Resoconto della visita guidata al Palazzo Pamphilj

Mercoledì, 6 dicembre 2017, seconda giornata del terzo incontro PerformArt 2017, l’équipe del progetto, Arnold Witte e Stefano Lorenzetti hanno partecipato a una visita guidata da Blanche Bauchau a uno dei gioielli dell’architettura del Barocco romano. Meta era il Palazzo Pamphilj situato a Piazza Navona che dal 1930 è sede dell’ambasciata Brasiliana, residenza dell’ambasciatore e nel 1960 è stato venduto dall’omonima famiglia al Brasile.

Il palazzo nasce dal matrimonio di Angelo Benedetto Pamphilj, figlio di Antonio (primo membro della famiglia Pamphilj di Gubbio che viveva a Roma durante la metà del Quattrocento), e Emilia Mellini. La sposa portò in dote tre case adiacenti che, insieme con altre case acquistate in zona, formano il primo nucleo dell’unico palazzo nobile collocato a piazza Navona che all’epoca era un giardino. Quando nel 1644 Giovanni Battista Pamphilj, cognato di Donna Olimpia, divenne papa con il nome Innocenzo X, la famiglia decise di fare diventare il palazzo più prestigioso e iniziò la nuova e imponente costruzione per la quale furono incaricati Francesco Borromini e Girolamo Rainaldi.

Durante la vista guidata, l’équipe ha avuto la possibilità di vistare alcune delle 23 sale al piano nobile. Risalgono alla metà del Seicento la Sala di Bacco affrescata da Andrea Camassei con momenti diversi della vita di Bacco, la Sala dei Paesaggi realizzata da Giacinto Gemignani e Gaspard Dughet con affreschi riguardanti la storia di Roma e la Sala di Ovidio con un soffitto dipinto da Giacinto Brandi che presenta le metamorfosi di Ovidio. Altre sale furono affrescate da pittori quali Francesco Allegrini e Pier Francesco Mola. Durante la visita l’équipe è rimasta impressionata dalla Galleria progettata da Borromini, lunga 33 metri, che attraversa tutto il palazzo. Questa sala, addossata direttamente alla chiesa di Sant’Agnese, ospita un busto di Innocenzo X, ma è soprattutto famosa per gli affreschi realizzati tra il 1651 e il 1654 da Pietro da Cortona che dipinse lo spettacolare soffitto a compartimenti con le storie di Enea. Il motivo dei tre gigli e la colomba (stemma dei Pamphilj) è ricorrente non solo in questa sala ma in tutto il palazzo. Nella sala del Cortona in particolare la colomba ha un significato specifico perché è un attributo della dea romana Venere, madre di Enea, al quale la colomba appare nell’episodio del ramo d’oro.
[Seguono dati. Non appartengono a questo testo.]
$ cat config.mk
export PLATFORM = sky130hd
export DESIGN_NAME = fir_out_fifo_wb
export DESIGN_NICKNAME = d
export VERILOG_FILES = /design/src/rtl/fir_out_fifo_wb.sv
export SDC_FILE = /design/constraint.sdc
export NUM_CORES = 1
export LEC_CHECK = 0
export ABC_AREA = 0
export BUFFER_PORTS_ARGS = -buffer_cell sky130_fd_sc_hd__buf_2
export CAP_MARGIN = 30
export CELL_PAD_IN_SITES_DETAIL_PLACEMENT = 0
export CELL_PAD_IN_SITES_GLOBAL_PLACEMENT = 1
export CORE_MARGIN = 5
export CORE_UTILIZATION = 45
export DETAILED_ROUTE_END_ITERATION = 10
export PLACE_DENSITY_LB_ADDON = 0.12
export SLEW_MARGIN = 10
export SYNTH_ARGS = -nofsm -noshare
export SYNTH_HDL_FRONTEND = slang
export SYNTH_SLANG_ARGS = --single-unit
$ cat constraint.sdc
create_clock -name wb_clk_i -period 3 [get_ports wb_clk_i]
set_input_delay 0.6 -clock wb_clk_i [delete_from_list [all_inputs] [get_ports wb_clk_i]]
set_output_delay 0.6 -clock wb_clk_i [all_outputs]
set_load 0.03 [all_outputs]
$ cat src/rtl/fir_out_fifo_wb.sv
// fir_out_fifo_wb
//   Buffers the FIR's AXI-Stream output in a small circular FIFO and exposes
//   it to a Wishbone master. Each FIFO entry holds {tlast, tdata}.
//
//   Register map (byte addresses):
//     0x104 DATA   (R)  pop head entry data; 0 and sticky underflow when empty
//     0x108 STATUS (R)  [8:0] count, [9] empty, [10] full, [11] head tlast,
//                       [12] underflow, [31:16] frame_cnt
//     0x10C CTRL   (W)  [0] flush, [1] clear underflow, [2] clear frame_cnt
//                       (acts only when wbs_sel_i[0] is set)
//   Every other access acks after one cycle, reads 0 and ignores writes.
//
//   Ports
//     wb_clk_i, wb_rst_i                 clock, async active-high reset
//     wbs_cyc_i/stb_i/we_i/sel_i/adr_i/dat_i, wbs_ack_o/dat_o
//                                        Wishbone slave
//     sm_tvalid/sm_tdata/sm_tlast/sm_tready
//                                        FIR stream input
//     irq_o                              level irq: frames pending or underflow
module fir_out_fifo_wb #(
  parameter int DATA_WIDTH = 32,
  parameter int ADDR_WIDTH = 12,
  parameter int DEPTH      = 16
) (
  input  logic                  wb_clk_i,
  input  logic                  wb_rst_i,
  input  logic                  wbs_cyc_i,
  input  logic                  wbs_stb_i,
  input  logic                  wbs_we_i,
  input  logic [3:0]            wbs_sel_i,
  input  logic [ADDR_WIDTH-1:0] wbs_adr_i,
  input  logic [DATA_WIDTH-1:0] wbs_dat_i,
  output logic                  wbs_ack_o,
  output logic [DATA_WIDTH-1:0] wbs_dat_o,
  input  logic                  sm_tvalid,
  input  logic [DATA_WIDTH-1:0] sm_tdata,
  input  logic                  sm_tlast,
  output logic                  sm_tready,
  output logic                  irq_o
);

  localparam int PW = $clog2(DEPTH);
  localparam int CW = $clog2(DEPTH + 1);

  localparam logic [0:0] S_IDLE = 1'b0;
  localparam logic [0:0] S_ACK  = 1'b1;

  localparam logic [ADDR_WIDTH-1:0] ADR_DATA   = ADDR_WIDTH'(12'h104);
  localparam logic [ADDR_WIDTH-1:0] ADR_STATUS = ADDR_WIDTH'(12'h108);
  localparam logic [ADDR_WIDTH-1:0] ADR_CTRL   = ADDR_WIDTH'(12'h10C);

  logic [DATA_WIDTH:0]   mem_q [DEPTH];

  logic [0:0]            state_q, state_d;
  logic [PW-1:0]         rd_ptr_q, rd_ptr_d;
  logic [PW-1:0]         wr_ptr_q, wr_ptr_d;
  logic [CW-1:0]         count_q, count_d;
  logic                  underflow_q, underflow_d;
  logic [15:0]           frame_cnt_q, frame_cnt_d;
  logic                  irq_q, irq_d;
  logic [DATA_WIDTH-1:0] dat_q, dat_d;

  logic                  empty, full;
  logic                  wb_start, ctrl_wr, flush_accept, clr_uf, clr_frame;
  logic                  data_rd, pop, push;
  logic [DATA_WIDTH:0]   head;
  logic                  head_last;
  logic [31:0]           status_w;
  logic                  unused_ok;

  assign empty = (count_q == '0);
  assign full  = (count_q == CW'(DEPTH));

  // A transaction is taken only from IDLE, so each request is seen once.
  assign wb_start     = (state_q == S_IDLE) && wbs_cyc_i && wbs_stb_i;
  assign ctrl_wr      = wb_start && wbs_we_i && (wbs_adr_i == ADR_CTRL) && wbs_sel_i[0];
  assign flush_accept = ctrl_wr && wbs_dat_i[0];
  assign clr_uf       = ctrl_wr && wbs_dat_i[1];
  assign clr_frame    = ctrl_wr && wbs_dat_i[2];
  assign data_rd      = wb_start && !wbs_we_i && (wbs_adr_i == ADR_DATA);
  assign pop          = data_rd && !empty;

  // Ready drops during a flush so no beat can slip in behind the pointer reset.
  assign sm_tready = !full && !wb_rst_i && !flush_accept;
  assign push      = sm_tvalid && sm_tready;

  assign head      = mem_q[rd_ptr_q];
  assign head_last = !empty && head[DATA_WIDTH];
  assign status_w  = {frame_cnt_q, 3'b000, underflow_q, head_last, full, empty, 9'(count_q)};

  assign wbs_ack_o = (state_q == S_ACK);
  assign wbs_dat_o = dat_q;
  assign irq_o     = irq_q;

  assign unused_ok = &{1'b0, wbs_sel_i[3:1], wbs_dat_i[DATA_WIDTH-1:3]};

  always_comb begin
    state_d     = state_q;
    rd_ptr_d    = rd_ptr_q;
    wr_ptr_d    = wr_ptr_q;
    count_d     = count_q;
    underflow_d = underflow_q;
    frame_cnt_d = frame_cnt_q;
    dat_d       = '0;

    case (state_q)
      S_IDLE:  if (wb_start) state_d = S_ACK;
      default: state_d = S_IDLE;
    endcase

    // Read data is captured on the request edge and cleared when ACK ends.
    if (wb_start && !wbs_we_i) begin
      if (wbs_adr_i == ADR_DATA && !empty) dat_d = head[DATA_WIDTH-1:0];
      else if (wbs_adr_i == ADR_STATUS)    dat_d = DATA_WIDTH'(status_w);
    end

    if (flush_accept) begin
      rd_ptr_d = '0;
      wr_ptr_d = '0;
      count_d  = '0;
    end else begin
      if (push) wr_ptr_d = wr_ptr_q + PW'(1);
      if (pop)  rd_ptr_d = rd_ptr_q + PW'(1);
      count_d = count_q + CW'(push) - CW'(pop);
    end

    if (clr_uf)                  underflow_d = 1'b0;
    else if (data_rd && empty)   underflow_d = 1'b1;

    if (clr_frame)               frame_cnt_d = '0;
    else if (push && sm_tlast)   frame_cnt_d = frame_cnt_q + 16'd1;

    irq_d = (frame_cnt_d != '0) || underflow_d;
  end

  always_ff @(posedge wb_clk_i or posedge wb_rst_i) begin
    if (wb_rst_i) begin
      state_q     <= S_IDLE;
      rd_ptr_q    <= '0;
      wr_ptr_q    <= '0;
      count_q     <= '0;
      underflow_q <= 1'b0;
      frame_cnt_q <= '0;
      irq_q       <= 1'b0;
      dat_q       <= '0;
    end else begin
      state_q     <= state_d;
      rd_ptr_q    <= rd_ptr_d;
      wr_ptr_q    <= wr_ptr_d;
      count_q     <= count_d;
      underflow_q <= underflow_d;
      frame_cnt_q <= frame_cnt_d;
      irq_q       <= irq_d;
      dat_q       <= dat_d;
    end
  end

  // Storage is not reset; entries are only visible once count covers them.
  always_ff @(posedge wb_clk_i) begin
    if (push) mem_q[wr_ptr_q] <= {sm_tlast, sm_tdata};
  end

endmodule
<file path="config.mk">
export PLATFORM = sky130hd
export DESIGN_NAME = inta_sequencer
export DESIGN_NICKNAME = d
export VERILOG_FILES = /design/src/rtl/inta_sequencer.sv
export SDC_FILE = /design/constraint.sdc
export NUM_CORES = 1
export LEC_CHECK = 0
export ABC_CLOCK_PERIOD_IN_PS = 1400
export BUFFER_PORTS_ARGS = -buffer_cell sky130_fd_sc_hd__clkbuf_2
export CAP_MARGIN = 20
export CELL_PAD_IN_SITES_DETAIL_PLACEMENT = 1
export CELL_PAD_IN_SITES_GLOBAL_PLACEMENT = 1
export CORE_MARGIN = 1.5
export CORE_UTILIZATION = 30
export CTS_CLUSTER_SIZE = 10
export DETAILED_ROUTE_END_ITERATION = 8
export GPL_ROUTABILITY_DRIVEN = 0
export PLACE_DENSITY_LB_ADDON = 0.1
export REMOVE_ABC_BUFFERS = 1
export SLEW_MARGIN = 15
export SYNTH_ARGS = -nofsm -noshare
export SYNTH_HDL_FRONTEND = slang
export SYNTH_SLANG_ARGS = --single-unit
</file>
<file path="constraint.sdc">
create_clock -name i_clk -period 1.4 [get_ports i_clk]
set_input_delay 0.42 -clock i_clk [delete_from_list [all_inputs] [get_ports i_clk]]
set_output_delay 0.42 -clock i_clk [all_outputs]
set_load 0.01 [all_outputs]
</file>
Sicuramente notevole ed elemento d’interesse per il progetto PerformArt è la Sala Palestrina. Dopo il matrimonio di Anna Pamphilj con Giovanni Andrea III Doria nel 1671 la famiglia s’insediò nel nuovo edificio al Corso. Una volta dato in affitto il palazzo a Piazza Navona, tra gli altri all’Accademia Filarmonica Romana, in questa sala sono stati organizzati Accademie musicali ed eventi concertistici che talvolta potevano ospitare fino a 130 musicisti.

Con questa vista al Palazzo Pamphilj si è concluso con grande soddisfazione l’incontro dell’équipe del progetto.